Files
hermes-config/skills/self-hosting/shop-pro-quote/references/js-debugging.md
T
2026-07-12 10:17:17 -04:00

3.8 KiB

ShopProQuote JS Debugging Patterns

Silent module load failure from SyntaxError

Symptom: A feature is "stuck loading" despite the HTML being correct and the backend responding. The page shows a permanent "Loading..." state.

Root cause: A syntax error in a <script>-loaded JS file prevents the ENTIRE module from executing. Common in ShopProQuote because JS files are loaded as regular scripts (not ES modules with isolated scopes).
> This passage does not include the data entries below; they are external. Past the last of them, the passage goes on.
$ cat src/rtl/pd_pair.sv
module pd_pair #(
  parameter int IN_W = 12
) (
  input  logic            clk,
  input  logic            rst,
  input  logic            word_stb,
  input  logic            first_word,
  input  logic [IN_W-1:0] word_in,
  output logic [IN_W-1:0] word_a,
  output logic            pair_stb
);

  logic half_seen;

  assign pair_stb = word_stb & half_seen & ~first_word;

  always_ff @(posedge clk) begin
    if (rst) begin
      half_seen <= 1'b0;
      word_a    <= '0;
    end else if (word_stb) begin
      if (first_word || !half_seen) begin
        word_a    <= word_in;
        half_seen <= 1'b1;
      end else begin
        half_seen <= 1'b0;
      end
    end
  end

endmodule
Example from dashboard briefing (June 2026):

// Line ~3926
const briefingText = dsResult.choices?.[0]?.message?.content?.trim() || '';
// ... later, line ~3944, same function scope:
const briefingText = contentDiv.textContent || '';  // 💥 SyntaxError: redeclaration of const

JavaScript refuses to parse the file, window.generateDailyBriefing is never defined, the inline fallback in index.html polls forever for it, and the user sees "Loading briefing..." permanently.

Debugging steps

  1. Check if the function exists at all:

    // In browser console
    typeof window.generateDailyBriefing  // 'undefined' = module never loaded
    
  2. Syntax-check the file (if Node.js available):

    node -c dashboard.js
    
  3. Without Node.js, grep for duplicate declarations:

    # Find duplicate const declarations in the same function
    sed -n '/async function generateDailyBriefing/,/^    }/p' dashboard.js | grep -P "^\s*const \w+ =" | awk '{print $2}' | sort | uniq -d
    
  4. Check browser console — a SyntaxError appears but users often miss it.
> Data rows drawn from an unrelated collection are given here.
### src/rtl/tl_seq_pkg.sv
package tl_seq_pkg;

  localparam int NSLOT = 6;
  localparam int NSECT = 6;
  localparam int NREGION = 5;

  typedef logic [1:0] leg_t;
  localparam leg_t LEG_POS  = 2'b01;
  localparam leg_t LEG_ZERO = 2'b00;
  localparam leg_t LEG_NEG  = 2'b10;

  typedef struct packed {
    leg_t a;
    leg_t b;
    leg_t c;
  } vec_t;

  typedef enum logic [1:0] {
    PART_NONE  = 2'd0,
    PART_FULL  = 2'd1,
    PART_LEAD  = 2'd2,
    PART_TRAIL = 2'd3
  } part_e;

  typedef struct packed {
    vec_t       st;
    logic [1:0] dsel;
    part_e      part;
  } slot_t;

  // sector-0 states
  localparam vec_t ST_SA_P = {LEG_POS,  LEG_ZERO, LEG_ZERO};
  localparam vec_t ST_SA_N = {LEG_ZERO, LEG_NEG,  LEG_NEG};
  localparam vec_t ST_SB_P = {LEG_POS,  LEG_POS,  LEG_ZERO};
  localparam vec_t ST_SB_N = {LEG_ZERO, LEG_ZERO, LEG_NEG};
  localparam vec_t ST_MID  = {LEG_POS,  LEG_ZERO, LEG_NEG};
  localparam vec_t ST_LG_0 = {LEG_POS,  LEG_NEG,  LEG_NEG};
  localparam vec_t ST_LG_1 = {LEG_POS,  LEG_POS,  LEG_NEG};
  localparam vec_t ST_IDLE = {LEG_ZERO, LEG_ZERO, LEG_ZERO};

  function automatic leg_t leg_flip(leg_t l);
    case (l)
      LEG_POS: leg_flip = LEG_NEG;
      LEG_NEG: leg_flip = LEG_POS;
      default: leg_flip = LEG_ZERO;
    endcase
  endfunction

  // one 60-degree step: (a,b,c) -> (-b,-c,-a)
  function automatic vec_t rot60(vec_t v);
    rot60 = {leg_flip(v.b), leg_flip(v.c), leg_flip(v.a)};
  endfunction

  function automatic vec_t rot_sector(vec_t v, logic [2:0] sec);
    vec_t r;
    r = v;
    for (int i = 0; i < NSECT - 1; i++) begin
      if (3'(i) < sec) r = rot60(r);
    end
    rot_sector = r;
  endfunction

  function automatic logic leg_swing(leg_t x, leg_t y);
    leg_swing = ((x == LEG_POS) && (y == LEG_NEG)) ||
                ((x == LEG_NEG) && (y == LEG_POS));
  endfunction

  function automatic logic vec_swing(vec_t x, vec_t y);
    vec_swing = leg_swing(x.a, y.a) | leg_swing(x.b, y.b) | leg_swing(x.c, y.c);
  endfunction

  function automatic slot_t mk_slot(vec_t st, logic [1:0] dsel, part_e part);
    mk_slot = {st, dsel, part};
  endfunction

  // sector-0 slot list; dsel 0/1/2 selects duty A/B/C
  function automatic slot_t base_slot(logic [2:0] region, logic [2:0] idx);
    slot_t s;
    s = mk_slot(ST_IDLE, 2'd0, PART_NONE);
    case (region)
      3'd0: case (idx)
        3'd0: s = mk_slot(ST_SB_P, 2'd1, PART_LEAD);
        3'd1: s = mk_slot(ST_MID,  2'd2, PART_LEAD);
        3'd2: s = mk_slot(ST_SA_P, 2'd0, PART_LEAD);
        3'd3: s = mk_slot(ST_SB_N, 2'd1, PART_TRAIL);
        3'd4: s = mk_slot(ST_MID,  2'd2, PART_TRAIL);
        3'd5: s = mk_slot(ST_SA_N, 2'd0, PART_TRAIL);
        default: ;
      endcase
      3'd1: case (idx)
        3'd0: s = mk_slot(ST_SB_N, 2'd2, PART_LEAD);
        3'd1: s = mk_slot(ST_SA_N, 2'd0, PART_LEAD);
        3'd2: s = mk_slot(ST_LG_0, 2'd1, PART_FULL);
        3'd3: s = mk_slot(ST_SA_P, 2'd0, PART_TRAIL);
        3'd4: s = mk_slot(ST_SB_P, 2'd2, PART_TRAIL);
        default: ;
      endcase
      3'd2: case (idx)
        3'd0: s = mk_slot(ST_SA_N, 2'd0, PART_LEAD);
        3'd1: s = mk_slot(ST_LG_0, 2'd1, PART_FULL);
        3'd2: s = mk_slot(ST_SA_P, 2'd0, PART_TRAIL);
        3'd3: s = mk_slot(ST_LG_1, 2'd2, PART_FULL);
        default: ;
      endcase
      3'd3: case (idx)
        3'd0: s = mk_slot(ST_LG_0, 2'd1, PART_FULL);
        3'd1: s = mk_slot(ST_SB_N, 2'd0, PART_LEAD);
        3'd2: s = mk_slot(ST_LG_1, 2'd2, PART_FULL);
        3'd3: s = mk_slot(ST_SB_P, 2'd0, PART_TRAIL);
        default: ;
      endcase
      3'd4: case (idx)
        3'd0: s = mk_slot(ST_SA_N, 2'd0, PART_LEAD);
        3'd1: s = mk_slot(ST_SB_N, 2'd1, PART_LEAD);
        3'd2: s = mk_slot(ST_LG_1, 2'd2, PART_FULL);
        3'd3: s = mk_slot(ST_SA_P, 2'd0, PART_TRAIL);
        3'd4: s = mk_slot(ST_SB_P, 2'd1, PART_TRAIL);
        default: ;
      endcase
      default: ;
    endcase
    base_slot = s;
  endfunction

endpackage

### src/rtl/tl_seq_table.sv
module tl_seq_table
  import tl_seq_pkg::*;
(
  input  logic [2:0]              sector_i,
  input  logic [2:0]              region_i,
  output slot_t [NSLOT-1:0]       slots_o,
  output logic                    valid_o
);

  assign valid_o = (sector_i < 3'(NSECT)) && (region_i < 3'(NREGION));

  for (genvar g = 0; g < NSLOT; g++) begin : g_slot
    slot_t base;
    always_comb begin
      base = base_slot(region_i, 3'(g));
      slots_o[g] = {rot_sector(base.st, sector_i), base.dsel, base.part};
    end
  end

endmodule

### src/rtl/tl_seq_timer.sv
module tl_seq_timer #(
  parameter int PERIOD = 100,
  localparam int CW = $clog2(PERIOD)
) (
  input  logic          clk_i,
  input  logic          rst_ni,
  output logic [CW-1:0] cnt_o,
  output logic          wrap_o,
  output logic          tick0_o,
  output logic          pstart_o
);

  localparam logic [CW-1:0] LAST = CW'(PERIOD - 1);

  logic [CW-1:0] cnt_q;
  logic          pstart_q;

  assign wrap_o  = (cnt_q == LAST);
  assign tick0_o = (cnt_q == '0);

  always_ff @(posedge clk_i or negedge rst_ni) begin
    if (!rst_ni) begin
      cnt_q    <= LAST;
      pstart_q <= 1'b0;
    end else begin
      cnt_q    <= wrap_o ? '0 : cnt_q + 1'b1;
      pstart_q <= tick0_o;
    end
  end

  assign cnt_o    = cnt_q;
  assign pstart_o = pstart_q;

endmodule

### src/rtl/tl_seq_slots.sv
module tl_seq_slots
  import tl_seq_pkg::*;
#(
  parameter int CW = 7,
  parameter int DW = 7,
  localparam int EW = DW + 2
) (
  input  logic              clk_i,
  input  logic              rst_ni,
  input  logic              load_i,
  input  slot_t [NSLOT-1:0] slots_i,
  input  logic [DW-1:0]     duty_a_i,
  input  logic [DW-1:0]     duty_b_i,
  input  logic [DW-1:0]     duty_c_i,
  input  logic [CW-1:0]     cnt_i,
  output logic              hit_o,
  output vec_t              cand_o
);

  function automatic logic [DW-1:0] pick_duty(logic [1:0] s, logic [DW-1:0] a,
                                              logic [DW-1:0] b, logic [DW-1:0] c);
    case (s)
      2'd0:    pick_duty = a;
      2'd1:    pick_duty = b;
      2'd2:    pick_duty = c;
      default: pick_duty = '0;
    endcase
  endfunction

  // lead part floor(d/2), trail part the rest, so the two always sum to d
  function automatic logic [EW-1:0] part_len(part_e p, logic [DW-1:0] d);
    logic [EW-1:0] dw;
    dw = EW'(d);
    case (p)
      PART_FULL:  part_len = dw;
      PART_LEAD:  part_len = dw >> 1;
      PART_TRAIL: part_len = dw - (dw >> 1);
      default:    part_len = '0;
    endcase
  endfunction

  logic [NSLOT-1:0][EW-1:0] end_d, end_q;
  vec_t [NSLOT-1:0]         st_q;

  always_comb begin
    logic [EW-1:0] acc;
    acc = '0;
    for (int i = 0; i < NSLOT; i++) begin
      acc = acc + part_len(slots_i[i].part,
                           pick_duty(slots_i[i].dsel, duty_a_i, duty_b_i, duty_c_i));
      end_d[i] = acc;
    end
  end

  always_ff @(posedge clk_i or negedge rst_ni) begin
    if (!rst_ni) begin
      end_q <= '0;
      st_q  <= '0;
    end else if (load_i) begin
      end_q <= end_d;
      for (int i = 0; i < NSLOT; i++) st_q[i] <= slots_i[i].st;
    end
  end

  // lowest slot whose end lies beyond the current tick
  always_comb begin
    hit_o  = 1'b0;
    cand_o = '0;
    for (int i = NSLOT - 1; i >= 0; i--) begin
      if (EW'(cnt_i) < end_q[i]) begin
        hit_o  = 1'b1;
        cand_o = st_q[i];
      end
    end
  end

endmodule

### src/rtl/tl_seq_gen.sv
module tl_seq_gen
  import tl_seq_pkg::*;
#(
  parameter int CLK_HZ = 100_000_000,
  parameter int SW_HZ  = 5000,
  localparam int PERIOD = CLK_HZ / SW_HZ,
  localparam int CW     = $clog2(PERIOD),
  localparam int DW     = $clog2(PERIOD + 1)
) (
  input  logic          clk_i,
  input  logic          rst_ni,
  input  logic          enable_i,
  input  logic [2:0]    sector_i,
  input  logic [2:0]    region_i,
  input  logic [DW-1:0] duty_a_i,
  input  logic [DW-1:0] duty_b_i,
  input  logic [DW-1:0] duty_c_i,
  output logic [1:0]    leg_a_o,
  output logic [1:0]    leg_b_o,
  output logic [1:0]    leg_c_o,
  output logic          period_start_o,
  output logic          seq_err_o
);

  logic [CW-1:0]     cnt;
  logic              wrap, tick0;
  slot_t [NSLOT-1:0] slots;
  logic              cfg_valid;
  logic              hit;
  vec_t              cand;

  logic run_q, err_q;
  vec_t legs_q;

  tl_seq_timer #(.PERIOD(PERIOD)) u_timer (
    .clk_i   (clk_i),
    .rst_ni  (rst_ni),
    .cnt_o   (cnt),
    .wrap_o  (wrap),
    .tick0_o (tick0),
    .pstart_o(period_start_o)
  );

  tl_seq_table u_table (
    .sector_i(sector_i),
    .region_i(region_i),
    .slots_o (slots),
    .valid_o (cfg_valid)
  );

  tl_seq_slots #(.CW(CW), .DW(DW)) u_slots (
    .clk_i   (clk_i),
    .rst_ni  (rst_ni),
    .load_i  (wrap),
    .slots_i (slots),
    .duty_a_i(duty_a_i),
    .duty_b_i(duty_b_i),
    .duty_c_i(duty_c_i),
    .cnt_i   (cnt),
    .hit_o   (hit),
    .cand_o  (cand)
  );

  // named events
  wire live        = run_q & enable_i;
  wire step_reject = live & ~tick0 & hit & vec_swing(legs_q, cand);
  wire step_take   = live & hit & (tick0 | ~vec_swing(legs_q, cand));

  always_ff @(posedge clk_i or negedge rst_ni) begin
    if (!rst_ni) begin
      run_q  <= 1'b0;
      err_q  <= 1'b0;
      legs_q <= ST_IDLE;
    end else begin
      run_q <= wrap ? (enable_i & cfg_valid) : (run_q & enable_i);
      if (!live) begin
        legs_q <= ST_IDLE;
        err_q  <= 1'b0;
      end else begin
        if (step_take) legs_q <= cand;
        if (tick0)            err_q <= 1'b0;
        else if (step_reject) err_q <= 1'b1;
      end
    end
  end

  assign leg_a_o   = legs_q.a;
  assign leg_b_o   = legs_q.b;
  assign leg_c_o   = legs_q.c;
  assign seq_err_o = err_q;

endmodule

### config.mk
export PLATFORM = sky130hd
export DESIGN_NAME = tl_seq_gen
export DESIGN_NICKNAME = d
export VERILOG_FILES = /design/src/rtl/tl_seq_pkg.sv /design/src/rtl/tl_seq_table.sv /design/src/rtl/tl_seq_timer.sv /design/src/rtl/tl_seq_slots.sv /design/src/rtl/tl_seq_gen.sv
export SDC_FILE = /design/constraint.sdc
export NUM_CORES = 1
export LEC_CHECK = 0
export BUFFER_PORTS_ARGS = -buffer_cell sky130_fd_sc_hd__buf_2
export CELL_PAD_IN_SITES_DETAIL_PLACEMENT = 1
export CELL_PAD_IN_SITES_GLOBAL_PLACEMENT = 2
export CORE_AREA = 2 2 227 229
export DETAILED_ROUTE_END_ITERATION = 12
export DIE_AREA = 0 0 229 231
export PLACE_DENSITY_LB_ADDON = 0.1
export RECOVER_POWER = 100
export SETUP_SLACK_MARGIN = 0.02
export SLEW_MARGIN = 20
export SYNTH_ARGS = -nofsm -noshare
export SYNTH_HDL_FRONTEND = slang
export SYNTH_HIERARCHICAL = 1
export SYNTH_SLANG_ARGS = --single-unit
### constraint.sdc
create_clock -name clk_i -period 5.8 [get_ports clk_i]
set_input_delay 0.29 -clock clk_i [delete_from_list [all_inputs] [get_ports clk_i]]
set_output_delay 0.29 -clock clk_i [all_outputs]
set_load 0.005 [all_outputs]
Word-level counts from Yosys, hierarchy flattened:

Cells that the tools add are included.
Widths: inputs -> output; s select.

* add/sub/neg operators: 12
* multiply operators: 0
* divide/modulo/power cells: 0
* $lt $le $gt $ge: 13
* equal/unequal tests: 229
* shift operators: 0
* muxes and demuxes: 157
* bitwise operators: 12
* reductions and logical operators: 21

Operator list (number)
* $pmux 2 s2: 90
* $pmux 17 s3: 6
* $pmux 15 s3: 6
* $mux 6: 38
* $eq 2x2->1 const B: 108
* $eq 2x1->1 const B: 102
* $pmux 9 s4: 3
* $lt 15x17->1: 6
* $sub 15x14->16: 6
* $add 17x17->17: 5
* $pmux 9 s5: 1
* $pmux 9 s3: 1
* $add 15x1->15 const B: 1
* $eq 15x15->1 const B: 1
* $logic_not 15->1: 1
* $mux 15: 1
* $logic_not 2->1: 6
* $eq 1x2->1 const B: 5
* $mux 1: 10
* $mux 8: 1
* $and 1x1->1: 7
* $logic_and 1x1->1: 7
* $eq 3x2->1 const B: 2
* $lt 1x3->1 const A: 2
* 15 further kinds: 28

* register bits: 162
* bits in latches: 0
* memory bits (writable): 0
* bits in read-only memories: 0
* bits of input ports: 54
* output and inout bits: 8
* word-level logic and storage cells: 475
* memories: 0

Logic depth before layout (Yosys ltp):

* depth in word-level cells: 18
* mapped depth: 49
* gate-level depth less buffers: 48

By module:

The synthesis kept the hierarchy.

By module, submodules not included
* tl_seq_slots: times used 1, cells each 2351, area an instance 18320.1 µm², sequential area each 3428.3 µm²
* tl_seq_table: times used 1, cells each 228, area an instance 1298.7 µm², sequential area each 0.0 µm²
* tl_seq_timer: times used 1, cells each 77, area an instance 822.0 µm², sequential area each 411.6 µm²
* tl_seq_gen: times used 1, cells each 46, area an instance 470.5 µm², sequential area each 200.2 µm²

Worst setup path before layout:

No wires, ideal clock.

* kind: in2reg
* start point: input region_i[1]
* end point: register u_slots/end_q[101] (netlist bit)
* setup time: 0.076 ns
* data arrival time: 8.919 ns
* required time: 5.724 ns
* setup slack: -3.195 ns
* cell stages on the path: 47
* path buffers: 3
* cell sequence: or2_1 -> buf_6 -> nor2_1 -> clkbuf_1 -> clkbuf_1 -> mux2i_1 -> o21a_1 -> inv_1 -> ha_1 -> fa_1 -> nor2b_1 -> o21ai_0 -> a21boi_0 -> o21ai_0 -> a21oi_1 -> nand3b_1 -> o21ai_0 -> nand2_1 -> (+11 left out) -> nor2_1 -> nor2_1 -> xnor2_1 -> ha_1 -> o41ai_1 -> xnor2_1 -> ha_1 -> a21o_1 -> a21oi_1 -> o41ai_1 -> a21oi_1 -> xnor2_1 -> ha_1 -> a21oi_1 -> o21ai_0 -> xnor2_1 -> xnor3_1 -> o21ai_1

RTL lines
* from (decl): line tl_seq_gen.sv:14 `input logic [2:0] region_i,`
* to (signal assigned): line tl_seq_slots.sv:60 `end_q <= end_d;`
* to (decl): line tl_seq_slots.sv:42 `logic [NSLOT-1:0][EW-1:0] end_d, end_q;`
Proxy verification pattern

When an AI feature relies on an nginx proxy, verify the proxy works independently of the frontend:

curl -k -X POST https://127.0.0.1/deepseek/v1/chat/completions \
  -H "Content-Type: application/json" \
  -d '{"model":"deepseek-v4-flash","messages":[{"role":"user","content":"test"}],"max_tokens":10}'

This separates "proxy broken" from "JS broken."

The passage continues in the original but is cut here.